Assignment: What must be returned is the number of lines in the records holding the word "localparam", with no other text.

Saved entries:
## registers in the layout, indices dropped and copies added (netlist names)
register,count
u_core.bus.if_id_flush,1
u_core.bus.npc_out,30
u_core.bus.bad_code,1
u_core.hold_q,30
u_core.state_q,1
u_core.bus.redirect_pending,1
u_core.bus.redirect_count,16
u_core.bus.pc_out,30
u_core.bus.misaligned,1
<file path="config.mk">
export PLATFORM = sky130hd
export DESIGN_NAME = fetch_queue
export DESIGN_NICKNAME = d
export VERILOG_FILES = /design/src/rtl/fetch_pkg.sv /design/src/rtl/fetch_fifo.sv /design/src/rtl/fetch_queue.sv
export SDC_FILE = /design/constraint.sdc
export NUM_CORES = 1
export LEC_CHECK = 0
export CORE_UTILIZATION = 50
export CTS_BUF_LIST = sky130_fd_sc_hd__clkbuf_4 sky130_fd_sc_hd__clkbuf_8 sky130_fd_sc_hd__clkbuf_16
export DETAILED_ROUTE_END_ITERATION = 8
export PLACE_DENSITY = 0.71
export RECOVER_POWER = 50
export SLEW_MARGIN = 20
export SYNTH_ARGS = -nofsm -noshare
export SYNTH_HDL_FRONTEND = slang
export SYNTH_SLANG_ARGS = --single-unit
</file>
<file path="constraint.sdc">
create_clock -name clk_i -period 4.2 [get_ports clk_i]
set_input_delay 0.63 -clock clk_i [delete_from_list [all_inputs] [get_ports clk_i]]
set_output_delay 0.63 -clock clk_i [all_outputs]
set_load 0.02 [all_outputs]
</file>
<file path="src/rtl/fetch_pkg.sv">
// Shared types for the fetch unit: FSM state encoding, the queue entry layout
// and the instruction size used to advance the fetch PC.
// Optional bus-error support is enabled with FETCH_QUEUE_BUS_ERR_EN.
package fetch_pkg;

  localparam int INST_BYTES = 4;
  localparam int DEF_AD_LEN = 32;
  localparam int DEF_INST_W = 32;

  typedef enum logic [1:0] {
    S_IDLE    = 2'd0,
    S_REQ     = 2'd1,
    S_DISCARD = 2'd2
  } fetch_state_e;

  // Queue entry at the default 32-bit address/data widths.
  typedef struct packed {
`ifdef FETCH_QUEUE_BUS_ERR_EN
    logic                  fault;
`endif
    logic [DEF_AD_LEN-1:0] pc;
    logic [DEF_INST_W-1:0] inst;
  } fetch_entry_t;

endpackage

</file>
<file path="src/rtl/fetch_fifo.sv">
// Synchronous DEPTH-entry FIFO with push/pop/flush. The head entry is held in
// its own register so the consumer sees a registered output; when the FIFO
// drains or is flushed the head register keeps its last value.
module fetch_fifo #(
  parameter int W     = 64,
  parameter int DEPTH = 4
) (
  input  logic         clk_i,
  input  logic         reset_ni,
  input  logic         push_i,
  input  logic [W-1:0] push_data_i,
  input  logic         pop_i,
  input  logic         flush_i,
  output logic         full_o,
  output logic         empty_o,
  output logic [W-1:0] head_o
);

  localparam int PTR_W = $clog2(DEPTH);
  localparam int CNT_W = $clog2(DEPTH + 1);

  logic [W-1:0]     mem_q [DEPTH];
  logic [PTR_W-1:0] rd_ptr_q, rd_ptr_d;
  logic [PTR_W-1:0] wr_ptr_q, wr_ptr_d;
  logic [CNT_W-1:0] count_q, count_d;
  logic [W-1:0]     head_q, head_d;
  logic             do_push, do_pop;

  assign do_pop  = pop_i && (count_q != '0);
  assign do_push = push_i && (count_q != CNT_W'(DEPTH));

  // Next pointers/count and the value the head register should present.
  always_comb begin
    rd_ptr_d = rd_ptr_q;
    wr_ptr_d = wr_ptr_q;
    count_d  = count_q;
    head_d   = head_q;
    if (flush_i) begin
      rd_ptr_d = wr_ptr_q;
      count_d  = '0;
    end else begin
      if (do_push) wr_ptr_d = wr_ptr_q + PTR_W'(1);
      if (do_pop)  rd_ptr_d = rd_ptr_q + PTR_W'(1);
      count_d = count_q + CNT_W'(do_push) - CNT_W'(do_pop);
      // Incoming word becomes head when nothing older will remain.
      if (do_push && ((count_q == '0) || ((count_q == CNT_W'(1)) && do_pop)))
        head_d = push_data_i;
      else if (do_pop && (count_q > CNT_W'(1)))
        head_d = mem_q[rd_ptr_d];
    end
  end

  // Storage array write port (no reset, maps to RAM).
  always_ff @(posedge clk_i) begin
    if (reset_ni && do_push && !flush_i)
      mem_q[wr_ptr_q] <= push_data_i;
  end

  // Pointer, count and head registers.
  always_ff @(posedge clk_i) begin
    if (!reset_ni) begin
      rd_ptr_q <= '0;
      wr_ptr_q <= '0;
      count_q  <= '0;
      head_q   <= '0;
    end else begin
      rd_ptr_q <= rd_ptr_d;
      wr_ptr_q <= wr_ptr_d;
      count_q  <= count_d;
      head_q   <= head_d;
    end
  end

  assign full_o  = (count_q == CNT_W'(DEPTH));
  assign empty_o = (count_q == '0);
  assign head_o  = head_q;

endmodule

</file>
<file path="src/rtl/fetch_queue.sv">
// Decoupled instruction prefetcher: one outstanding bus request at a time,
// results queued in fetch_fifo and handed to decode over valid/ready.
// A redirect flushes the queue and restarts fetching at the new PC; a request
// already on the bus is completed and its data dropped.
// Defining FETCH_QUEUE_BUS_ERR_EN adds bus_err_i/inst_fault_o: an erroring
// ack queues a faulted entry and halts fetching until the next redirect.
import fetch_pkg::*;

module fetch_queue #(
  parameter int                AD_LEN   = 32,
  parameter int                INST_W   = 32,
  parameter int                DEPTH    = 4,
  parameter logic [AD_LEN-1:0] RESET_PC = '0
) (
  input  logic              clk_i,
  input  logic              reset_ni,
  output logic              bus_req_o,
  output logic [AD_LEN-1:0] bus_ad_o,
  input  logic              bus_ack_i,
  input  logic [INST_W-1:0] bus_data_i,
`ifdef FETCH_QUEUE_BUS_ERR_EN
  input  logic              bus_err_i,
  output logic              inst_fault_o,
`endif
  output logic              inst_valid_o,
  input  logic              inst_ready_i,
  output logic [INST_W-1:0] inst_o,
  output logic [AD_LEN-1:0] inst_pc_o,
  input  logic              redirect_i,
  input  logic [AD_LEN-1:0] redirect_pc_i
);

  typedef struct packed {
`ifdef FETCH_QUEUE_BUS_ERR_EN
    logic              fault;
`endif
    logic [AD_LEN-1:0] pc;
    logic [INST_W-1:0] inst;
  } entry_t;

  fetch_state_e      state_q, state_d;
  logic [AD_LEN-1:0] pc_q, pc_d;
  logic [AD_LEN-1:0] ad_q, ad_d;
  logic [AD_LEN-1:0] redirect_pc;
  logic              push;
  entry_t            push_entry;
  entry_t            head_entry;
  logic              fifo_full, fifo_empty;
  logic              can_fetch;

  // Redirect targets are word aligned; the low two bits are discarded.
  assign redirect_pc = redirect_pc_i & ~AD_LEN'(3);

`ifdef FETCH_QUEUE_BUS_ERR_EN
  logic halt_q, halt_d;
  assign can_fetch = !fifo_full && !halt_q;
`else
  assign can_fetch = !fifo_full;
`endif

  // Fetch FSM: request issue, ack handling, redirect/discard.
  always_comb begin
    state_d         = state_q;
    pc_d            = pc_q;
    ad_d            = ad_q;
    push            = 1'b0;
    push_entry      = '0;
    push_entry.pc   = ad_q;
    push_entry.inst = bus_data_i;
`ifdef FETCH_QUEUE_BUS_ERR_EN
    halt_d          = halt_q;
`endif
    case (state_q)
      S_IDLE: begin
        if (!redirect_i && can_fetch) begin
          state_d = S_REQ;
          ad_d    = pc_q;
        end
      end
      S_REQ: begin
        if (redirect_i) begin
          // Bus cannot drop a request: wait out the ack unless it is here now.
          state_d = bus_ack_i ? S_IDLE : S_DISCARD;
        end else if (bus_ack_i) begin
          push    = 1'b1;
          state_d = S_IDLE;
          pc_d    = pc_q + AD_LEN'(INST_BYTES);
`ifdef FETCH_QUEUE_BUS_ERR_EN
          if (bus_err_i) begin
            push_entry.fault = 1'b1;
            push_entry.inst  = '0;
            halt_d           = 1'b1;
          end
`endif
        end
      end
      S_DISCARD: begin
        if (bus_ack_i) state_d = S_IDLE;
      end
      default: state_d = S_IDLE;
    endcase
    // Redirect always wins the PC; the latest one seen is kept.
    if (redirect_i) begin
      pc_d = redirect_pc;
`ifdef FETCH_QUEUE_BUS_ERR_EN
      halt_d = 1'b0;
`endif
    end
  end

  // FSM state, fetch PC and bus address registers.
  always_ff @(posedge clk_i) begin
    if (!reset_ni) begin
      state_q <= S_IDLE;
      pc_q    <= RESET_PC;
      ad_q    <= '0;
`ifdef FETCH_QUEUE_BUS_ERR_EN
      halt_q  <= 1'b0;
`endif
    end else begin
      state_q <= state_d;
      pc_q    <= pc_d;
      ad_q    <= ad_d;
`ifdef FETCH_QUEUE_BUS_ERR_EN
      halt_q  <= halt_d;
`endif
    end
  end

  fetch_fifo #(
    .W     ($bits(entry_t)),
    .DEPTH (DEPTH)
  ) u_fifo (
    .clk_i       (clk_i),
    .reset_ni    (reset_ni),
    .push_i      (push),
    .push_data_i (push_entry),
    .pop_i       (inst_valid_o && inst_ready_i),
    .flush_i     (redirect_i),
    .full_o      (fifo_full),
    .empty_o     (fifo_empty),
    .head_o      (head_entry)
  );

  assign bus_req_o    = (state_q != S_IDLE);
  assign bus_ad_o     = ad_q;
  assign inst_valid_o = !fifo_empty;
  assign inst_o       = head_entry.inst;
  assign inst_pc_o    = head_entry.pc;
`ifdef FETCH_QUEUE_BUS_ERR_EN
  assign inst_fault_o = head_entry.fault;
`endif

endmodule

</file>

Your response: 5